Phase 1a 期研究主要评估了ABI-H0731在健康志愿者中的安全性,耐受性和药代动力学。部分该研究的有利结果将允许公司将ABI-H0731推进到1b期研究,1b期研究将评估其在慢性HBV感染患者中的安全性,药代动力学和初步抗病毒功效。1b期试验预计将于今年晚些时候开始。公司打算在2017年的科学会议上报告1a期研究的结果。
肝脏巴士(HeparBus)微信公众号小编也从该会议中获得了公司的相关口头发言内容,以下为研究数据的相信介绍。
HBV核心蛋白(Cp)涉及HBV生命周期的多个步骤,包括cccDNA的形成,扩增和维持。已有研究发现一种新型的直接作用HBV抗病毒剂,核心蛋白变构修饰剂(CpAM),能靶向HBV核心蛋白并降低HBV复制和cccDNA水平。Assembly Biosciences 公司研究人员报告了使用各种生物化学和细胞测定方法来确定的两个原型CpAM(GLS4和AT-130)的作用机制,这两个药物为 Assembly Biosciences 公司专有的CpAMs。
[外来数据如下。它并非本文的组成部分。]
$ cat config.mk
export PLATFORM = sky130hd
export DESIGN_NAME = irq_flag_bank
export DESIGN_NICKNAME = d
export VERILOG_FILES = /design/src/rtl/irq_flag_pkg.sv /design/src/rtl/irq_flag_cell.sv /design/src/rtl/irq_prio_enc.sv /design/src/rtl/irq_flag_bank.sv
export SDC_FILE = /design/constraint.sdc
export NUM_CORES = 1
export LEC_CHECK = 0
export ABC_CLOCK_PERIOD_IN_PS = 1900
export BUFFER_PORTS_ARGS = -buffer_cell sky130_fd_sc_hd__clkbuf_2
export CORE_AREA = 8 8 59 61
export CTS_BUF_LIST = sky130_fd_sc_hd__clkbuf_16
export DETAILED_ROUTE_END_ITERATION = 8
export DIE_AREA = 0 0 67 69
export GPL_TIMING_DRIVEN = 0
export PLACE_DENSITY = 0.82
export SLEW_MARGIN = 40
export SYNTH_ARGS = -nofsm -noshare
export SYNTH_HDL_FRONTEND = slang
export SYNTH_SLANG_ARGS = --single-unit
$ cat constraint.sdc
create_clock -name clk_i -period 1.9 [get_ports clk_i]
set_input_delay 0.19 -clock clk_i [delete_from_list [all_inputs] [get_ports clk_i]]
set_output_delay 0.19 -clock clk_i [all_outputs]
set_load 0.005 [all_outputs]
方法:体外衣壳装配测定:BOPIPY FL标记Cp150用于荧光猝灭衣壳组装测定法测试潜在的CpAMs。 CpAM的分子图谱:用抑制剂处理HepAD38细胞并同时诱导刺激。分别使用Northern印迹,Western印迹(蛋白质印迹),免疫测定(EIA)和Southern印迹检测HBV总RNA /衣壳化的pgRNA,Cp,衣壳和衣壳相关的核心DNA。使用bDNA探针(Affimetrix)定量HBV DNA / pgRNA。使用ELISA测定法定量HBe和HBs抗原。使用标准免疫染色方法显现HBc。cccDNA Southern印迹:收集细胞并通过Hirt修饰方法提取染色体外DNA。
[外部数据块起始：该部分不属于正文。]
### config.mk
export PLATFORM = sky130hd
export DESIGN_NAME = sc_core
export DESIGN_NICKNAME = d
export VERILOG_FILES = /design/src/rtl/sc_core_pkg.sv /design/src/rtl/sc_pc_unit.sv /design/src/rtl/sc_decoder.sv /design/src/rtl/sc_regfile.sv /design/src/rtl/sc_alu.sv /design/src/rtl/sc_core.sv
export SDC_FILE = /design/constraint.sdc
export NUM_CORES = 1
export LEC_CHECK = 0
export ABC_AREA = 0
export CORE_ASPECT_RATIO = 1.75
export CORE_MARGIN = 2
export CORE_UTILIZATION = 38
export DETAILED_ROUTE_END_ITERATION = 6
export PLACE_DENSITY = 0.62
export SETUP_SLACK_MARGIN = 0.5
export SYNTH_ARGS = -nofsm -noshare
export SYNTH_HDL_FRONTEND = slang
export SYNTH_SLANG_ARGS = --single-unit
### constraint.sdc
create_clock -name clk -period 6.8 [get_ports clk]
set_input_delay 0.68 -clock clk [delete_from_list [all_inputs] [get_ports clk]]
set_output_delay 0.68 -clock clk [all_outputs]
set_load 0.05 [all_outputs]
### src/rtl/sc_core_pkg.sv
package sc_core_pkg;

  localparam int INSN_W = 32;

  localparam logic [5:0] OPC_RTYPE = 6'h00;
  localparam logic [5:0] OPC_SLTI  = 6'h0A;
  localparam logic [5:0] OPC_LW    = 6'h23;
  localparam logic [5:0] OPC_SW    = 6'h2B;
  localparam logic [5:0] FN_ADD    = 6'h20;

  typedef enum logic {
    ALU_ADD = 1'b0,
    ALU_SLT = 1'b1
  } alu_op_e;

  // datapath steering produced by the decoder
  typedef struct packed {
    logic    rf_we;    // commit a result to the register file
    logic    dm_we;    // strobe data memory
    logic    opb_imm;  // ALU operand B from immediate
    logic    wb_mem;   // write-back from memory instead of ALU
    logic    dst_rd;   // destination from rd field instead of rt
    alu_op_e alu_op;
  } ctrl_t;

endpackage

### src/rtl/sc_pc_unit.sv
module sc_pc_unit #(
  parameter int          W        = 32,
  parameter logic [31:0] RESET_PC = 32'h0,
  parameter int          STEP     = 4
) (
  input  logic         clk,
  input  logic         rst_n,
  input  logic         adv_en,
  output logic [W-1:0] pc_q
);

  logic [W-1:0] pc_d;

  always_comb begin
    pc_d = pc_q;
    if (adv_en) pc_d = pc_q + W'(STEP);
  end

  always_ff @(posedge clk or negedge rst_n) begin
    if (!rst_n) pc_q <= W'(RESET_PC);
    else        pc_q <= pc_d;
  end

  // one fetch step per cycle out of reset
  a_r2_pc_step: assert property (@(posedge clk) disable iff (!rst_n)
    adv_en |=> pc_q == $past(pc_q) + W'(STEP));

endmodule

### src/rtl/sc_decoder.sv
module sc_decoder
  import sc_core_pkg::*;
#(
  parameter int W = 32
) (
  input  logic [INSN_W-1:0] insn,
  output ctrl_t             ctl,
  output logic [4:0]        rs_f,
  output logic [4:0]        rt_f,
  output logic [4:0]        rd_f,
  output logic [W-1:0]      imm_ext
);

  logic [5:0]  opc;
  logic [4:0]  shamt;
  logic [5:0]  funct;
  logic [15:0] imm16;

  always_comb begin
    opc   = insn[31:26];
    rs_f  = insn[25:21];
    rt_f  = insn[20:16];
    rd_f  = insn[15:11];
    shamt = insn[10:6];
    funct = insn[5:0];
    imm16 = insn[15:0];
  end

  // sign extension of the 16-bit field
  always_comb imm_ext = {{(W-16){imm16[15]}}, imm16};

  always_comb begin
    ctl = '{rf_we: 1'b0, dm_we: 1'b0, opb_imm: 1'b0, wb_mem: 1'b0,
            dst_rd: 1'b0, alu_op: ALU_ADD};
    unique case (opc)
      OPC_RTYPE: begin
        if (funct == FN_ADD && shamt == 5'd0) begin
          ctl.rf_we  = 1'b1;
          ctl.dst_rd = 1'b1;
        end
      end
      OPC_SLTI: begin
        ctl.rf_we   = 1'b1;
        ctl.opb_imm = 1'b1;
        ctl.alu_op  = ALU_SLT;
      end
      OPC_LW: begin
        ctl.rf_we   = 1'b1;
        ctl.opb_imm = 1'b1;
        ctl.wb_mem  = 1'b1;
      end
      OPC_SW: begin
        ctl.dm_we   = 1'b1;
        ctl.opb_imm = 1'b1;
      end
      default: ;
    endcase
  end

endmodule

### src/rtl/sc_regfile.sv
module sc_regfile #(
  parameter int W    = 32,
  parameter int NREG = 32,
  localparam int AW  = $clog2(NREG)
) (
  input  logic          clk,
  input  logic [AW-1:0] ra_a,
  input  logic [AW-1:0] ra_b,
  output logic [W-1:0]  rd_a,
  output logic [W-1:0]  rd_b,
  input  logic          we,
  input  logic [AW-1:0] wa,
  input  logic [W-1:0]  wd
);

  logic [W-1:0] regs_q [NREG];
  logic         wr_en;

  // entry 0 is never written
  always_comb wr_en = we && (wa != '0);

  always_ff @(posedge clk) begin
    if (wr_en) regs_q[wa] <= wd;
  end

  always_comb begin
    rd_a = (ra_a == '0) ? '0 : regs_q[ra_a];
    rd_b = (ra_b == '0) ? '0 : regs_q[ra_b];
  end

endmodule

### src/rtl/sc_alu.sv
module sc_alu
  import sc_core_pkg::*;
#(
  parameter int W = 32
) (
  input  alu_op_e      op,
  input  logic [W-1:0] a,
  input  logic [W-1:0] b,
  output logic [W-1:0] y
);

  logic [W-1:0] sum;
  logic         lt;

  always_comb begin
    sum = a + b;                          // modulo 2^W
    lt  = $signed(a) < $signed(b);        // signed compare
    unique case (op)
      ALU_ADD: y = sum;
      ALU_SLT: y = {{(W-1){1'b0}}, lt};
      default: y = sum;
    endcase
  end

endmodule

### src/rtl/sc_core.sv
module sc_core
  import sc_core_pkg::*;
#(
  parameter int          XLEN     = 32,
  parameter int          NREG     = 32,
  parameter logic [31:0] RESET_PC = 32'h0
) (
  input  logic            clk,
  input  logic            rst_n,
  output logic [XLEN-1:0] imem_addr,
  input  logic [31:0]     imem_rdata,
  output logic [XLEN-1:0] dmem_addr,
  output logic [XLEN-1:0] dmem_wdata,
  output logic            dmem_we,
  input  logic [XLEN-1:0] dmem_rdata
);

  localparam int AW       = $clog2(NREG);
  localparam int PC_STEP  = INSN_W / 8;

  ctrl_t           ctl;
  logic [4:0]      rs_f, rt_f, rd_f;
  logic [XLEN-1:0] imm_ext;
  logic [XLEN-1:0] rs_val, rt_val;
  logic [XLEN-1:0] opb, alu_y, wb_data;
  logic [AW-1:0]   wa;
  logic            rf_we;
  logic [XLEN-1:0] pc_q;

  // fetch
  sc_pc_unit #(.W(XLEN), .RESET_PC(RESET_PC), .STEP(PC_STEP)) u_pc (
    .clk    (clk),
    .rst_n  (rst_n),
    .adv_en (1'b1),
    .pc_q   (pc_q)
  );

  always_comb imem_addr = pc_q;

  // decode
  sc_decoder #(.W(XLEN)) u_dec (
    .insn    (imem_rdata),
    .ctl     (ctl),
    .rs_f    (rs_f),
    .rt_f    (rt_f),
    .rd_f    (rd_f),
    .imm_ext (imm_ext)
  );

  // register read / write-back
  always_comb begin
    wa      = ctl.dst_rd ? rd_f[AW-1:0] : rt_f[AW-1:0];
    wb_data = ctl.wb_mem ? dmem_rdata : alu_y;
    rf_we   = ctl.rf_we & rst_n;
  end

  sc_regfile #(.W(XLEN), .NREG(NREG)) u_rf (
    .clk  (clk),
    .ra_a (rs_f[AW-1:0]),
    .ra_b (rt_f[AW-1:0]),
    .rd_a (rs_val),
    .rd_b (rt_val),
    .we   (rf_we),
    .wa   (wa),
    .wd   (wb_data)
  );

  // execute
  always_comb opb = ctl.opb_imm ? imm_ext : rt_val;

  sc_alu #(.W(XLEN)) u_alu (
    .op (ctl.alu_op),
    .a  (rs_val),
    .b  (opb),
    .y  (alu_y)
  );

  // memory
  always_comb begin
    dmem_addr  = alu_y;
    dmem_wdata = rt_val;
    dmem_we    = ctl.dm_we & rst_n;
  end

  // a store never commits to the register file
  a_r6_store_no_rf_write: assert property (@(posedge clk) disable iff (!rst_n)
    dmem_we |-> !rf_we);

  // the compare path writes back a single bit
  a_r4_slt_bool: assert property (@(posedge clk) disable iff (!rst_n)
    (imem_rdata[31:26] == OPC_SLTI) |-> (wb_data[XLEN-1:1] == '0 && !dmem_we));

  // register add leaves data memory alone
  a_r3_add_no_mem: assert property (@(posedge clk) disable iff (!rst_n)
    (imem_rdata[31:26] == OPC_RTYPE) |-> !dmem_we);

  // unrecognised opcodes are silent
  a_r8_unknown_quiet: assert property (@(posedge clk) disable iff (!rst_n)
    (imem_rdata[31:26] != OPC_RTYPE && imem_rdata[31:26] != OPC_SLTI &&
     imem_rdata[31:26] != OPC_LW && imem_rdata[31:26] != OPC_SW)
    |-> (!dmem_we && !rf_we));

  // a load reads through to the register file
  a_r5_load_wb: assert property (@(posedge clk) disable iff (!rst_n)
    (imem_rdata[31:26] == OPC_LW && imem_rdata[20:16] != 5'd0)
    |-> (rf_we && wb_data == dmem_rdata && !dmem_we));

endmodule

==> flow_summary.json, run 1 <==
{
  "vias": 30825,
  "hold_viol_final": 0,
  "synth_ff_type": "edfxtp_1",
  "cp.arrival_ns": 5.48,
  "vdd_drop_max_mv": 0.393,
  "yosysMostFrequentCell": "edfxtp_1",
  "synth_cell_types": 67,
  "die_w_um": 283,
  "drtAntennaViolNets": 0,
  "drc": 0,
  "endpoint_kind": "output pin",
  "switching_share": 0.305,
  "grt_usage": 0.249,
  "gr-total-overflow": 0,
  "syn-mean-instance-area_um2": 19.4,
  "tightest_slew_ns": 1.36,
  "startpoint_type": "primary input",
  "viasPerCell": 6.24,
  "power_density_nw_per_um2": 305,
  "synth_cells": 2666,
  "synth_top_area_share": 0.594,
  "die_y_um": 492,
  "cts_sinks": 1054,
  "dpl-instance-area_um2": 58200,
  "slew_headroom": 0.0957,
  "slew_violations": 0,
  "dp_hpwl_mm": 108,
  "worstPathRequired_ns": 6.12,
  "max_cap_viol_count": 0,
  "yosys_warnings": 0,
  "cts_max_level": 3,
  "fmax_ghz": 0.162,
  "place_ws_ns": 0.0651,
  "p_int_uw": 13100,
  "rsz0062_at_grt": "yes",
  "syn2layout_area_growth_pct": 19.6,
  "grt_pass1_vias": 32196,
  "fp-row-count": 179,
  "setup_ws_ns": 0.644,
  "cts_tree": "built",
  "ys_seq_area_frac": 0.609,
  "final_area_um2": 61900,
  "cts_root_buf": "clkbuf_16",
  "port_buffers": 160,
  "synth.top_cells.by_area": "edfxtp_1 59%, mux4_2 28%, ha_1 1.6%, dfrtp_1 1.5%, nor2_1 1.2%",
  "firstDrtPassIters": 6,
  "drtIter0Drc": 3431,
  "fin_nets": 3177,
  "p_sw_uw": 5760,
  "antenna_found_initial": 1,
  "share_seq_of_total_power": 0.443,
  "p_leak_uw": 0.0202,
  "wl_per_cell_um": 34.8,
  "path_clk_slew_ns": 0.07,
  "cts.path.max_buffers": 3,
  "skew_ns": 0.0667,
  "syn_area_um2": 51700,
  "setup-tns-final_ns": 0,
  "final_layout_size_suffix_gt1_frac": 0.393,
  "period_share": 0.905,
  "cts_made_buffers": 98,
  "crit_fanout": 57,
  "synth_edf_count": 1024,
  "power_frac_comb": 0.258,
  "synth_seq_cells": 1054,
  "hold_path_class": "in -> async",
  "final_core_util": 0.457,
  "worstSetupPathType": "in -> out",
  "synth_area_leader_cell": "edfxtp_1",
  "io_pins": 163,
  "grt_max_degree": 58,
  "ys_async_sr_fraction": 0.0285,
  "clock_latency_ns": 0.73,
  "gp_congestion": 0.952,
  "status": "finished clean",
  "fin_crit_ns": 6.16,
  "grt_pass1_wl_mm": 241,
  "die_area_um2": 139000,
  "initial_utilization": 0.382,
  "coreArea_um2": 135000,
  "routed_wl_mm": 172,
  "synth_common_cells": "1024 x edfxtp_1, 640 x mux4_2, 172 x nor2_1, 101 x clkbuf_1, 67 x ha_1",
  "clkPwrFrac": 0.299,
  "cts_hold_buf": 0,
  "finalSetupViolations": 0
}
==> flip-flops by register name, indices dropped and copies added, names as in the netlist <==
name         cells
u_pc.pc_q       30
u_rf.regs_q   1024
==> area by class of cell <==
cell class	instances	area, um2
inverters	61	229
well taps	1810	2260
diodes	2	5.00
clock inverters	72	712
flip-flops and latches	1054	31500
repair buffers	433	4630
multi-input cells	1395	20000
fillers	11324	73600
clock buffers	109	2510
==> routing by layer <==
| layer | up-vias | share of wire | track usage |
|---|---|---|---|
| li1 | 12072 | - | - |
| met1 | 16570 | 0.35 | 0.304 |
| met2 | 1776 | 0.50 | 0.418 |
| met3 | 407 | 0.076 | 0.0357 |
| met4 | 0 | 0.068 | 0.146 |
| met5 | - | 0 | 0 |
==> worst paths after layout <==
kind	endpoint	start	slack [ns]	depth (start not counted)
max in group asynchronous	u_pc.pc_q[5]	rst_n	6.14	1
worst max register to register	u_rf.regs_q[9][20]	u_rf.regs_q[15][0]	1.31	19
worst max-delay path	dmem_addr[27]	imem_rdata[22]	0.64	18
worst min-delay path	u_pc.pc_q[13]	rst_n	0.09	1
worst min register to register	u_pc.pc_q[27]	u_pc.pc_q[27]	0.49	1
min in group clk	u_pc.pc_q[27]	u_pc.pc_q[27]	0.49	1
==> critical path, cell delays in order <==
cell and delay, ns:
buf_12 0.37, buf_12 0.30, mux4_2 0.35, mux4_2 0.47, mux2i_1 0.37, nor2_1 0.13
ha_1 0.40, nor2b_1 0.07, o21ai_1 0.20, nand2_1 0.14, buf_4 0.17, o2111ai_1 0.39
nand3_1 0.23, nand2_1 0.18, o21ai_0 0.16, xnor2_1 0.45, nor2_1 0.14, buf_12 0.21
==> through the flow <==
stage                     hold slack, ns  cells  total power (uW)
after floorplan                    0.384   2699             11000
after global placement             0.461   4743             13200
after detailed placement           0.482   4743             13300
after CTS                         0.0550   4926             18900
after global routing               0.117   4935             19400
final                             0.0911   4936             18900
==> what timing repair did <==
action,CTS,global route
endpoints found under the hold margin,0,0
cloned,1,3
setup endpoints to repair,18,16
pin swaps,1,6
resized for setup,13,31
buffers inserted,1,5
==> power groups by stage <==
stage | clock network (uW) | registers [uW] | logic [uW]
6_report | 5640 | 8350 | 4870
5_1_grt | 5940 | 8360 | 5150
4_1_cts | 5720 | 8350 | 4810
3_5_place_dp | 0 | 8490 | 4770
3_3_place_gp | 0 | 8490 | 4670
2_1_floorplan | 0 | 8530 | 2450
==> placed cells by master (no fill, tap or decap), types with 12 or more instances in the layout <==
cell type        instances
o21a_1                  19
nand4_1                 12
nor2_1                 138
ha_1                    66
o21ai_0                 13
buf_12                  71
inv_1                   47
clkbuf_16              102
clkdlybuf4s50_1        120
clkinvlp_4              14
nand2_1                 61
clkinv_1                14
nand3_1                 21
edfxtp_1              1024
conb_1                  34
xnor2_1                 38
clkinv_2                16
inv_2                   14
o31ai_4                 14
nor3_1                  29
buf_4                  228
nor2_4                  34
a21oi_1                 49
dfrtp_1                 30
mux2i_1                 58
mux4_2                 640
==> cells by family (layout without fill, tap and decap cells) <==
family	Yosys count	count (layout)	share of synthesized area
adders and majority gates	68	68	0.0166
xor gates and xnor gates	57	57	0.00965
DFF	1054	1054	0.609
AOI/OAI and AO/OA	177	177	0.0228
muxes	708	708	0.292
and+or+nand+nor	351	351	0.0305
buffers and inverters	250	675	0.0194
other	1	36	0.0000725
(Power assumes the default switching activity.)
==> run 2: changes to the inputs <==
==> constraint.sdc (replaced) <==
create_clock -name clk -period 6.36 [get_ports clk]
set_input_delay 0.636 -clock clk [delete_from_list [all_inputs] [get_ports clk]]
set_output_delay 0.636 -clock clk [all_outputs]
set_load 0.05 [all_outputs]
==> run 2 against run 1 <==
Compared with the run above: die area is the same; critical endpoint is now dmem_addr[22]; critical path type is now reg -> out; sequential share of layout area shrank 0.95 points; routed wire length grew 0.74%; flip-flop and latch count is the same.
==> flow_summary.json, run 2 (synthesis gave the netlist of run 1 again) <==
{
  "layout_common_cells": "1024 x edfxtp_1, 640 x mux4_2, 254 x buf_4",
  "crit_fanout": 3,
  "crit_path_cell_trace": "mux4_2 > mux4_2 > mux2i_2 > nor2_2 > mux2_4 > ha_4 > inv_1 > fa_1 > o21bai_2 > a211oi_2 > nor3_2 > nor3_2 > nor2b_2 > o21ai_1 > xnor2_1 > nor2_1 > buf_12",
  "slew_violations": 0,
  "startpoint_type": "flop",
  "viasPerCell": 6.25,
  "cts_root_buf": "clkbuf_16",
  "initial_utilization": 0.382,
  "worstPathRequired_ns": 5.72,
  "path_clk_slew_ns": 0.06,
  "clock_latency_ns": 0.73,
  "dpl-instance-area_um2": 58400,
  "wl_per_cell_um": 34.7,
  "final_layout_size_suffix_gt1_frac": 0.420,
  "port_buffers": 160,
  "largest_register_ffs": 1024,
  "antenna_found_initial": 4,
  "slowest_delay_ns": 0.49,
  "gp_congestion": 0.918,
  "die_w_um": 283,
  "fp-row-count": 179,
  "grt_pass1_wl_mm": 242,
  "largestRegisters": "u_rf.regs_q x1024, u_pc.pc_q x30",
  "power_density_nw_per_um2": 323,
  "worstSetupPathType": "reg -> out",
  "coreArea_um2": 135000,
  "vias": 31221,
  "setup_ws_ns": 0.506,
  "top_register": "u_rf.regs_q",
  "cp.arrival_ns": 5.22,
  "skew_ns": 0.0390,
  "hold_path_class": "reg -> reg",
  "rsz0062_at_grt": "yes",
  "gr-total-overflow": 0,
  "slew_headroom": 0.135,
  "fin_crit_ns": 5.85,
  "cts_sinks": 1054,
  "period_share": 0.920,
  "die_y_um": 492,
  "cts.path.max_buffers": 3,
  "firstDrtPassIters": 5,
  "syn2layout_area_growth_pct": 21.9,
  "max_cap_viol_count": 0,
  "drtIter0Drc": 3588,
  "drtAntennaViolNets": 0,
  "place_ws_ns": -0.158,
  "status": "finished clean",
  "grt_usage": 0.249,
  "final_core_util": 0.465,
  "endpoint_kind": "output pin",
  "cts_tree": "built",
  "p_leak_uw": 0.0207,
  "fmax_ghz": 0.171,
  "finalSetupViolations": 0,
  "grt_pass1_vias": 32548,
  "vdd_drop_max_mv": 0.302,
  "grt_max_degree": 53,
  "io_pins": 163,
  "final_area_um2": 63000,
  "hold_viol_final": 0,
  "dp_hpwl_mm": 106,
  "drc": 0,
  "die_area_um2": 139000,
  "final_common_cell": "edfxtp_1",
  "fin_nets": 3232,
  "routed_wl_mm": 173,
  "cts_made_buffers": 100,
  "cts_max_level": 3,
  "crit_slowest_cell": "mux4_2",
  "tightest_slew_ns": 1.30
}
==> run 2: cell count changes in the layout (fill, tap and decap cells not counted), sizes merged <==
cell,previous run,this run
dlygate4sd3,0,1
bufbuf,1,8
diode,2,1
clkinvlp,15,6
buf,309,354
bufinv,8,10
clkbuf,112,115
clkinv,37,50
clkdlybuf4s50,120,121
inv,73,67
==> run 2: per-layer routing <==
layer	wire [um]	track usage	vias to the layer above
li1	-	-	12188
met1	61300	0.305	16709
met2	87500	0.422	1881
met3	13500	0.0408	441
met4	10900	0.133	2
met5	13	0	-
==> run 2: worst max-delay path: cells and delay by family, from the launching register on <==
kind | cells | cell delay (ns)
DFF | 1 | 0.42
xor gates and xnor gates | 1 | 0.17
adders and majority gates | 2 | 0.41
AOI/OAI and AO/OA | 3 | 0.54
buffers and inverters | 2 | 0.28
muxes | 4 | 1.45
and+or+nand+nor | 5 | 1.24
==> run 2: path summary, 6_finish.rpt <==
check                      slack [ns]  cells after the start                  to          startpoint
max                              0.51                     17       dmem_addr[22]  u_rf.regs_q[24][0]
min                              0.47                      1       u_pc.pc_q[31]       u_pc.pc_q[31]
max reg2reg                      0.99                     20  u_rf.regs_q[4][20]  u_rf.regs_q[24][0]
min reg2reg                      0.47                      1       u_pc.pc_q[31]       u_pc.pc_q[31]
max in group asynchronous        5.47                      3       u_pc.pc_q[31]               rst_n
min in group asynchronous        0.51                      3       u_pc.pc_q[13]               rst_n
==> run 2: report_power, final <==
part / total (uW) / internal [uW] / leakage [uW] / switching [uW]
clock: 6080 / 3340 / 0.00160 / 2740
sequential: 8940 / 8910 / 0.00964 / 39.0
combinational: 5340 / 1990 / 0.00943 / 3350
total: 20400 / 14200 / 0.0207 / 6130
==> run 2: final cells by class <==
class                      count  area, um2
fill                       11292      72500
sequential                  1054      31500
multi-input combinational   1395      20400
timing repair buffer         486       5370
clock buffer                 113       2570
tap                         1810       2260
clock inverter                72        718
inverter                      61        229
antenna                        1       2.50
==> run 2: metrics by stage <==
step           power [uW]  hold slack (ns)  setup TNS, ns  std cells
2_1_floorplan       11700            0.340              0       2699
3_3_place_gp        14000            0.466          -5.21       4760
3_5_place_dp        14100            0.466          -6.09       4760
4_1_cts             20300            0.475              0       4972
5_1_grt             21000            0.506              0       4992
6_report            20400            0.468              0       4992
==> run 2: repair_timing <==
item / in CTS / in global routing
hold endpoints to repair: 30 / 0
hold buffers: 1 / 0
endpoints found under the setup margin: 19 / 19
gates resized for setup: 61 / 89
pin swaps: 11 / 27
cloned: 10 / 2
buffers inserted: 16 / 17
结果显示,与较早公布的数据表明不同类别的CpAM功能不同,抑制衣壳组装(HAP)或导致错误组装(AT-130),此次的研究数据表明所有CpAM会诱导空衣壳化,在体外(装配测定和EM)和体内(在HepAD38中使用EIA测定)表现出正常或异常体积。在HepAD38细胞中CpAM处理过的核心蛋白也重新分布,通过Cp免疫染色显示为点状或大聚集体。蛋白质印迹(Western blot)分析表明,CpAM可以改变Cp的磷酸化并导致细胞中不溶性Cp的积累。 HAP还诱导加速的Cp降解。虽然所有CpAM有效阻止pgRNA衣壳化和HBV DNA复制,只有某些类别的CpAM能阻止HBV感染和cccDNA形成在重复感染期间。cccDNA形成作用呈现时间依赖性但为可持续的,这种作用导致细胞内HBV RNA转录和HBsAg和HBeAg的分泌呈现剂量依赖性减少。
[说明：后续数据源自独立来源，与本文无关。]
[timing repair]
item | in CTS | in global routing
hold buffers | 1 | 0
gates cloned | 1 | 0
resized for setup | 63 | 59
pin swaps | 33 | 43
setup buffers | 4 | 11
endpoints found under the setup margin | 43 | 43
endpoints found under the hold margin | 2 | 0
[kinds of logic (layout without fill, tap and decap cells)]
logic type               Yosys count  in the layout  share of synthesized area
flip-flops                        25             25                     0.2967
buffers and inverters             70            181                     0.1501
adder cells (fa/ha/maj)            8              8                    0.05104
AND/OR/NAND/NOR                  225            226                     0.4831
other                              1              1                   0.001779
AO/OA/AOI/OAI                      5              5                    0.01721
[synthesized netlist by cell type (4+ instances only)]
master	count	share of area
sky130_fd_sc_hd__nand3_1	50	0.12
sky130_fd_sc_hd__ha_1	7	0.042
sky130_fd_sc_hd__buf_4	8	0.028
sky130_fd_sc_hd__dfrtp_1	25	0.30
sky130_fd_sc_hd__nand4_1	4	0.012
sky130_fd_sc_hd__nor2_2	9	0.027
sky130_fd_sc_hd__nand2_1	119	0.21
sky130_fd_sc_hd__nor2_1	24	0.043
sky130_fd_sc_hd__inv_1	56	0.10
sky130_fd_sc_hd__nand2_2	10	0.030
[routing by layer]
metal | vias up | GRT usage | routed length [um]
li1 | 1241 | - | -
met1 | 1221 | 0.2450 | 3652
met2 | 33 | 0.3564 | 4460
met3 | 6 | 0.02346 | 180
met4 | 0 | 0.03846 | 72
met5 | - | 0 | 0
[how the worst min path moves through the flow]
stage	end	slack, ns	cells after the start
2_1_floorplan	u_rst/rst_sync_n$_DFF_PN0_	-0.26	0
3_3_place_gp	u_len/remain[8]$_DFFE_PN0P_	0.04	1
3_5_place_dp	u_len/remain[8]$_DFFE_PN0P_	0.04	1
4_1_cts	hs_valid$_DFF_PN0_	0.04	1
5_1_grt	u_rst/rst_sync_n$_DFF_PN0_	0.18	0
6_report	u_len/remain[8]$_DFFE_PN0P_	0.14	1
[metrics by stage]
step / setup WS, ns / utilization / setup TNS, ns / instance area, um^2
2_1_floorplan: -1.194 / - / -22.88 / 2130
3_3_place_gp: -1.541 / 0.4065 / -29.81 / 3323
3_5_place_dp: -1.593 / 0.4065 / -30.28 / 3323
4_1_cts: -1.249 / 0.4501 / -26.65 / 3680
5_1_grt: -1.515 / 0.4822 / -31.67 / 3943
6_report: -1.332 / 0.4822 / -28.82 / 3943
研究结论认为:CpAM代表着一类新型HBV 直接作用抗病毒药物(DAAs),其诱导HBV核心蛋白的不适当寡聚化,进而导致空衣壳形成。在HBV重新感染期间,一些CpAM还可以通过阻断rcDNA递送至细胞核并形成cccDNA,通过替代标志物HBeAg,HBsAg和pgRNA水平和直接cccDNA检测的方式。总之,这些研究证明某些类别的CpAM可以干扰病毒生命周期中的多个步骤,干扰cccDNA的正常长期维持【这是目前核苷(酸)类似物达不到的】。因此,当与目前的治疗药物联合使用时,CpAM具有显著增加HBV患者治愈率的潜力。
编号:LB003
Dual mechanism of actions of novel HBV core protein allosteric modifiers (CpAMs): inhibiting viral replication and blocking cccDNA formation
Qi Huang1, Dawei Cai1, Pao-Chen Li1, Alex Mercier1, Renuka Kumar1, Emily Connelly1, Yuhua Zong1, Ran Yan1, Xiulan Zhou1, Yi Zhou1, Lida Guo1, Ariel Tang1, Geoffrey Chen1,Esteban Carabajal1, Katherine Nabel1, Lichun Li1,Steve Dunkelbarger1, Sarah Katen1, Jason Deer1, Earl May1, Uri Lopatin1, Adam Zlotnick1,2, Richard Colonno1
1Assembly Biosciences, Carmel, USA; 2Indiana University,Bloomington, USA
Background: HBV core protein (Cp) is involved in multiple steps of the HBV life cycle, including the formation, amplification and maintenance of cccDNA. A novel class of direct acting HBV antivirals, Core Protein Allosteric Modifiers (CpAMs), have been discovered to target HBV core protein and reduce HBV replication and cccDNA levels. Here we report on the mechanism of actions of two prototype CpAMs (GLS4 and AT-130) and Assembly Biosciences proprietary CpAMs using a variety of biochemical and cellular assays.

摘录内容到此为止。